Per-user rate limiting tracks requests based on a user identifier. Unlike per-IP, this method follows a user identity header, ensuring each distinct user has their own rate limit.

Overview

  • What it does: Controls how many requests each user (identified via header) can make.
  • Common use cases:
    • Preventing account-level abuse.
    • Ensuring fair usage among registered or authenticated users.

Basic Configuration

Below is an example showing how to enable per_user limits:

curl -X POST http://localhost:8080/api/v1/gateways/{gateway-id} \
  -H "Content-Type: application/json" \
  -d '{
    "required_plugins": [
      {
        "name": "rate_limiter",
        "enabled": true,
        "stage": "pre_request",
        "priority": 1,
        "settings": {
          "limits": {
            "per_user": {
              "limit": 5,
              "window": "1m"
            }
          },
          "actions": {
            "type": "reject",
            "retry_after": "60"
          }
        }
      }
    ]
  }'

User Detection

The system detects user IDs from the following headers:

  • X-User-ID
  • X-User-Id
  • X-UserID
  • User-ID

If none of these headers are present, the user is labeled as anonymous. Make sure you configure your application or identity provider to set a consistent user ID header.

Configuration Fields

  • limit Maximum number of requests allowed for each user within the specified window.

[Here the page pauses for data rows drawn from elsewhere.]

### config.mk
export PLATFORM = sky130hd
export DESIGN_NAME = morse_seq_buffer_flat
export DESIGN_NICKNAME = d
export VERILOG_FILES = /design/src/rtl/morse_seq_buffer_if.sv /design/src/rtl/morse_seq_buffer.sv /design/src/flat_wrapper.sv
export SDC_FILE = /design/constraint.sdc
export NUM_CORES = 1
export LEC_CHECK = 0
export ABC_AREA = 1
export ABC_CLOCK_PERIOD_IN_PS = 11350
export BUFFER_PORTS_ARGS = -buffer_cell sky130_fd_sc_hd__clkbuf_2
export CORE_MARGIN = 2
export CORE_UTILIZATION = 55
export DETAILED_ROUTE_END_ITERATION = 7
export PLACE_DENSITY = 0.77
export SLEW_MARGIN = 25
export SYNTH_ARGS = -nofsm -noshare
export SYNTH_HDL_FRONTEND = slang
export SYNTH_SLANG_ARGS = --single-unit
### constraint.sdc
create_clock -name clk -period 11.35 [get_ports clk]
set_input_delay 1.7025 -clock clk [delete_from_list [all_inputs] [get_ports clk]]
set_output_delay 1.7025 -clock clk [all_outputs]
set_load 0.01 [all_outputs]
### src/rtl/morse_seq_buffer_if.sv
// Bundles the character input and buffer status/snapshot signals of morse_seq_buffer.
// The master modport drives characters and commands; the slave modport is the buffer.
interface morse_seq_buffer_if #(
  parameter int SYM_W         = 2,
  parameter int SYMS_PER_CHAR = 5,
  parameter int DEPTH         = 16
);
  localparam int CHAR_W = SYM_W * SYMS_PER_CHAR;
  localparam int CNT_W  = $clog2(DEPTH + 1);

  logic                    char_valid;
  logic [CHAR_W-1:0]       char_code;
  logic                    backspace;
  logic                    enter;
  logic                    char_ready;
  logic [CNT_W-1:0]        wr_count;
  logic                    full;
  logic                    empty;
  logic                    overflow;
  logic [DEPTH*CHAR_W-1:0] o_sequence;
  logic [CNT_W-1:0]        o_count;
  logic                    o_valid;

  modport master (
    output char_valid, char_code, backspace, enter,
    input  char_ready, wr_count, full, empty, overflow, o_sequence, o_count, o_valid
  );

  modport slave (
    input  char_valid, char_code, backspace, enter,
    output char_ready, wr_count, full, empty, overflow, o_sequence, o_count, o_valid
  );
endinterface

  • window Time frame (e.g., 1m, 30s) for measuring requests.

  • actions

    • type:
      • reject: Returns 429 status with retry information
      • block: Similar to reject but for permanent blocks
    • retry_after: Seconds to wait before retrying

Window Configuration

The window parameter supports any valid duration string:

  • s: seconds (e.g., ”30s”)
  • m: minutes (e.g., “5m”)
  • h: hours (e.g., “1h”)
  • d: days (e.g., “1d”)

Example combinations:

{
  "limits": {
    "per_ip": {
      "limit": 30,
      "window": "30s"
    },
    "per_user": {
      "limit": 100,
      "window": "1h"
    },
    "global": {
      "limit": 1000,
      "window": "1d"
    }
  }
}

Response Headers

The rate limiter adds the following headers to each response:

Per Limit Type Headers

X-RateLimit-{type}-Limit: [maximum requests]
X-RateLimit-{type}-Remaining: [requests remaining]
X-RateLimit-{type}-Reset: [reset timestamp]

Where {type} is one of:

  • global
  • per_ip
  • per_user

Rate Limit Exceeded Response

{
  "error": "per_ip rate limit exceeded",
  "retry_after": "60"
}

Implementation Details

Storage and Tracking

  • Uses Redis sorted sets for tracking
  • Key format: ratelimit:{level}:{id}:{limit_type}:{key}
  • Automatic cleanup of expired entries
  • Thread-safe operations

Counter Implementation

requestID := fmt.Sprintf("%d:%s", now.Unix(), uuid.New().String())
pipe := redis.Pipeline()
pipe.ZRemRangeByScore(ctx, key, "0", windowStart)
pipe.ZAdd(ctx, key, &redis.Z{
    Score:  float64(now.Unix()),
    Member: requestID,
})
pipe.Expire(ctx, key, window)

Best Practices

Longer Windows

Per-user limits can often use slightly longer windows (1m to 1h) since they typically handle authenticated requests with more consistent patterns.

Combine with Other Limits

Even if you rate-limit by user, using per-IP and global limits as a fallback can prevent edge cases where multiple users share IP addresses or credentials.

Monitor Usage

Track how often users hit their limit; this could indicate malicious scripts or legitimate high-volume needs that may require higher quotas.